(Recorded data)
--- src/rtl/fogr_pkg.sv ---
// ----------------------------------------------------------------------------
// fogr_pkg
// Shared types and codes of the FIFO-ordered resource grant unit.
// ----------------------------------------------------------------------------
`default_nettype none

package fogr_pkg;

  localparam int FuncBits = 3;
  localparam int IdFieldBits = 16;
  localparam int RankBits = 4;
  localparam int UseBits = 32;

  localparam logic [FuncBits-1:0] FN_JOIN       = 3'd0;
  localparam logic [FuncBits-1:0] FN_RANK       = 3'd1;
  localparam logic [FuncBits-1:0] FN_GRANT      = 3'd2;
  localparam logic [FuncBits-1:0] FN_JOIN_GRANT = 3'd3;
  localparam logic [FuncBits-1:0] FN_RELEASE    = 3'd4;

  typedef struct packed {
    logic [FuncBits-1:0]    func;
    logic [IdFieldBits-1:0] requester_id;
  } in_word_t;

  typedef struct packed {
    logic                granted;
    logic                found;
    logic [RankBits-1:0] rank;
    logic                busy_res;
    logic                queue_full_drop;
    logic [UseBits-1:0]  use_total;
  } out_word_t;

  typedef enum logic [1:0] {
    ST_IDLE,
    ST_READ,
    ST_CMP,
    ST_APPLY
  } state_t;

endpackage

`default_nettype wire

--- src/rtl/fogr_ram.sv ---
// ----------------------------------------------------------------------------
// fogr_ram
// Generic single-write, single-read RAM with a registered read port.
// ----------------------------------------------------------------------------
`default_nettype none

module fogr_ram #(
  parameter int WIDTH = 16,
  parameter int DEPTH = 16
) (
  input  wire logic                     clk,
  input  wire logic                     we,
  input  wire logic [$clog2(DEPTH)-1:0] waddr,
  input  wire logic [WIDTH-1:0]         wdata,
  input  wire logic [$clog2(DEPTH)-1:0] raddr,
  output logic      [WIDTH-1:0]         rdata
);

  logic [WIDTH-1:0] mem_r [DEPTH];
  logic [WIDTH-1:0] rdata_r;

  always_ff @(posedge clk) begin
    if (we) begin
      mem_r[waddr] <= wdata;
    end
    rdata_r <= mem_r[raddr];
  end

  assign rdata = rdata_r;

endmodule

`default_nettype wire

--- src/rtl/fifo_ordered_resource_grant_unit.sv ---
// ----------------------------------------------------------------------------
// fifo_ordered_resource_grant_unit
// Grants one shared resource to requesters strictly in the order they joined.
// ----------------------------------------------------------------------------
// Usage:
//   Command channel: drive in_word and raise start; the word is taken at an
//   edge where start is high and busy is low. Functions are join, rank query,
//   grant, join-then-grant and release.
//   Result channel: out_valid is high for exactly one cycle with out_word.
//   The receiver cannot stall; every command yields exactly one result word.
//   Config channel: cfg_data bit 0 closes the resource (grants refused).
//   cfg_ready is high while busy is low, so writes land between commands.
// Queue scan:
//   The wait queue is a circular buffer in one RAM. Each command scans the
//   queue from the head, one entry at a time (read, then compare), stopping
//   on a match or at the last entry; an empty queue is not scanned. The
//   command then passes through the apply state. busy drops in the cycle
//   the result is shown, so the next command can be taken at the edge that
//   ends it.
// Reset:
//   rst_n low clears the queue fill, head, holder, use count and the closed
//   flag. Queue RAM contents need no clearing.
// ----------------------------------------------------------------------------
`default_nettype none

module fifo_ordered_resource_grant_unit #(
  parameter int QUEUE_DEPTH = 16,
  parameter int ID_BITS     = 16
) (
  input  wire logic                clk,
  input  wire logic                rst_n,
  input  wire logic                start,
  output logic                     busy,
  input  wire fogr_pkg::in_word_t  in_word,
  output logic                     out_valid,
  output fogr_pkg::out_word_t      out_word,
  input  wire logic                cfg_valid,
  output logic                     cfg_ready,
  input  wire logic                cfg_data
);

  localparam int AW = $clog2(QUEUE_DEPTH);
  localparam int CW = $clog2(QUEUE_DEPTH + 1);
  localparam int SW = CW + 1;
  localparam int RB = fogr_pkg::RankBits;

  fogr_pkg::state_t state_r, state_nxt;

  logic [fogr_pkg::FuncBits-1:0] func_r, func_nxt;
  logic [ID_BITS-1:0]            id_r, id_nxt;
  logic [CW-1:0]                 idx_r, idx_nxt;
  logic                          found_r, found_nxt;
  logic [AW-1:0]                 pos_r, pos_nxt;
  logic [AW-1:0]                 head_r, head_nxt;
  logic [CW-1:0]                 count_r, count_nxt;
  logic                          holder_valid_r, holder_valid_nxt;
  logic [ID_BITS-1:0]            holder_id_r, holder_id_nxt;
  logic [fogr_pkg::UseBits-1:0]  use_r, use_nxt;
  logic                          closed_r, closed_nxt;
  logic                          out_valid_r, out_valid_nxt;
  fogr_pkg::out_word_t           out_r, out_nxt;

  logic [ID_BITS+fogr_pkg::IdFieldBits-1:0] id_ext;
  logic [ID_BITS-1:0]                       id_in;
  logic                                     accept;

  logic               ram_we;
  logic [AW-1:0]      ram_waddr;
  logic [AW-1:0]      ram_raddr;
  logic [ID_BITS-1:0] ram_rdata;

  logic          is_join, try_grant, joined, dropped, head_is_id, grant_ok, rel_ok;
  logic          found_o;
  logic [CW-1:0] count_j;
  logic [AW-1:0] pos_o;
  logic [AW+RB-1:0] pos_ext;
  logic [SW-1:0] head_inc;

  // Physical address of queue slot i, counted from the head.
  function automatic logic [AW-1:0] slot_addr(input logic [AW-1:0] head,
                                              input logic [CW-1:0] i);
    logic [SW-1:0] sum;
    sum = SW'(head) + SW'(i);
    if (sum >= SW'(QUEUE_DEPTH)) begin
      sum = sum - SW'(QUEUE_DEPTH);
    end
    return sum[AW-1:0];
  endfunction

  assign id_ext    = {{ID_BITS{1'b0}}, in_word.requester_id};
  assign id_in     = id_ext[ID_BITS-1:0];
  assign busy      = (state_r != fogr_pkg::ST_IDLE);
  assign accept    = start && !busy;
  assign cfg_ready = !busy;
  assign out_valid = out_valid_r;
  assign out_word  = out_r;

  fogr_ram #(
    .WIDTH(ID_BITS),
    .DEPTH(QUEUE_DEPTH)
  ) u_queue_ram (
    .clk  (clk),
    .we   (ram_we),
    .waddr(ram_waddr),
    .wdata(id_r),
    .raddr(ram_raddr),
    .rdata(ram_rdata)
  );

  assign ram_raddr = slot_addr(head_r, idx_r);
  assign ram_waddr = slot_addr(head_r, count_r);

  // Next state
  always_comb begin
    state_nxt = state_r;
    unique case (state_r)
      fogr_pkg::ST_IDLE: begin
        if (accept) begin
          state_nxt = (count_r == '0) ? fogr_pkg::ST_APPLY : fogr_pkg::ST_READ;
        end
      end
      fogr_pkg::ST_READ: begin
        state_nxt = fogr_pkg::ST_CMP;
      end
      fogr_pkg::ST_CMP: begin
        if (ram_rdata == id_r || idx_r == count_r - CW'(1)) begin
          state_nxt = fogr_pkg::ST_APPLY;
        end else begin
          state_nxt = fogr_pkg::ST_READ;
        end
      end
      fogr_pkg::ST_APPLY: begin
        state_nxt = fogr_pkg::ST_IDLE;
      end
      default: state_nxt = fogr_pkg::ST_IDLE;
    endcase
  end

  // Operation decode for the apply step
  always_comb begin
    is_join    = (func_r == fogr_pkg::FN_JOIN) || (func_r == fogr_pkg::FN_JOIN_GRANT);
    try_grant  = (func_r == fogr_pkg::FN_GRANT) || (func_r == fogr_pkg::FN_JOIN_GRANT);
    joined     = is_join && !found_r && (count_r != CW'(QUEUE_DEPTH));
    dropped    = is_join && !found_r && (count_r == CW'(QUEUE_DEPTH));
    count_j    = joined ? count_r + CW'(1) : count_r;
    head_is_id = (found_r && pos_r == '0) || (joined && count_r == '0);
    grant_ok   = try_grant && !closed_r && !holder_valid_r && head_is_id;
    rel_ok     = (func_r == fogr_pkg::FN_RELEASE) && holder_valid_r && (holder_id_r == id_r);
    // A granted requester leaves the queue; IDs are unique, so it is gone.
    found_o    = !grant_ok && (found_r || joined);
    pos_o      = found_r ? pos_r : count_r[AW-1:0];
    pos_ext    = {{RB{1'b0}}, pos_o};
    head_inc   = SW'(head_r) + SW'(1);
    if (head_inc == SW'(QUEUE_DEPTH)) begin
      head_inc = '0;
    end
  end

  // Datapath and outputs
  always_comb begin
    func_nxt         = func_r;
    id_nxt           = id_r;
    idx_nxt          = idx_r;
    found_nxt        = found_r;
    pos_nxt          = pos_r;
    head_nxt         = head_r;
    count_nxt        = count_r;
    holder_valid_nxt = holder_valid_r;
    holder_id_nxt    = holder_id_r;
    use_nxt          = use_r;
    closed_nxt       = closed_r;
    out_valid_nxt    = 1'b0;
    out_nxt          = out_r;
    ram_we           = 1'b0;

    if (cfg_valid && cfg_ready) begin
      closed_nxt = cfg_data;
    end

    unique case (state_r)
      fogr_pkg::ST_IDLE: begin
        if (accept) begin
          func_nxt  = in_word.func;
          id_nxt    = id_in;
          idx_nxt   = '0;
          found_nxt = 1'b0;
          pos_nxt   = '0;
        end
      end
      fogr_pkg::ST_READ: begin
      end
      fogr_pkg::ST_CMP: begin
        if (ram_rdata == id_r) begin
          found_nxt = 1'b1;
          pos_nxt   = idx_r[AW-1:0];
        end else begin
          idx_nxt = idx_r + CW'(1);
        end
      end
      fogr_pkg::ST_APPLY: begin
        ram_we = joined;
        if (grant_ok) begin
          head_nxt         = head_inc[AW-1:0];
          count_nxt        = count_j - CW'(1);
          holder_valid_nxt = 1'b1;
          holder_id_nxt    = id_r;
        end else begin
          count_nxt = count_j;
        end
        if (rel_ok) begin
          holder_valid_nxt = 1'b0;
          holder_id_nxt    = '0;
          use_nxt          = use_r + fogr_pkg::UseBits'(1);
        end
        out_valid_nxt           = 1'b1;
        out_nxt.granted         = grant_ok;
        out_nxt.found           = found_o;
        out_nxt.rank            = found_o ? pos_ext[RB-1:0] : '0;
        out_nxt.busy_res        = holder_valid_nxt;
        out_nxt.queue_full_drop = dropped;
        out_nxt.use_total       = use_nxt;
      end
      default: begin
      end
    endcase
  end

  always_ff @(posedge clk) begin
    if (!rst_n) begin
      state_r        <= fogr_pkg::ST_IDLE;
      head_r         <= '0;
      count_r        <= '0;
      holder_valid_r <= 1'b0;
      holder_id_r    <= '0;
      use_r          <= '0;
      closed_r       <= 1'b0;
      out_valid_r    <= 1'b0;
    end else begin
      state_r        <= state_nxt;
      head_r         <= head_nxt;
      count_r        <= count_nxt;
      holder_valid_r <= holder_valid_nxt;
      holder_id_r    <= holder_id_nxt;
      use_r          <= use_nxt;
      closed_r       <= closed_nxt;
      out_valid_r    <= out_valid_nxt;
    end
  end

  always_ff @(posedge clk) begin
    func_r  <= func_nxt;
    id_r    <= id_nxt;
    idx_r   <= idx_nxt;
    found_r <= found_nxt;
    pos_r   <= pos_nxt;
    out_r   <= out_nxt;
  end

endmodule

`default_nettype wire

*THE PROBLEM*
Report how many lines of the data above include "RankBits", giving the number and no other words.

*SOLUTION TO THIS EXERCISE*
3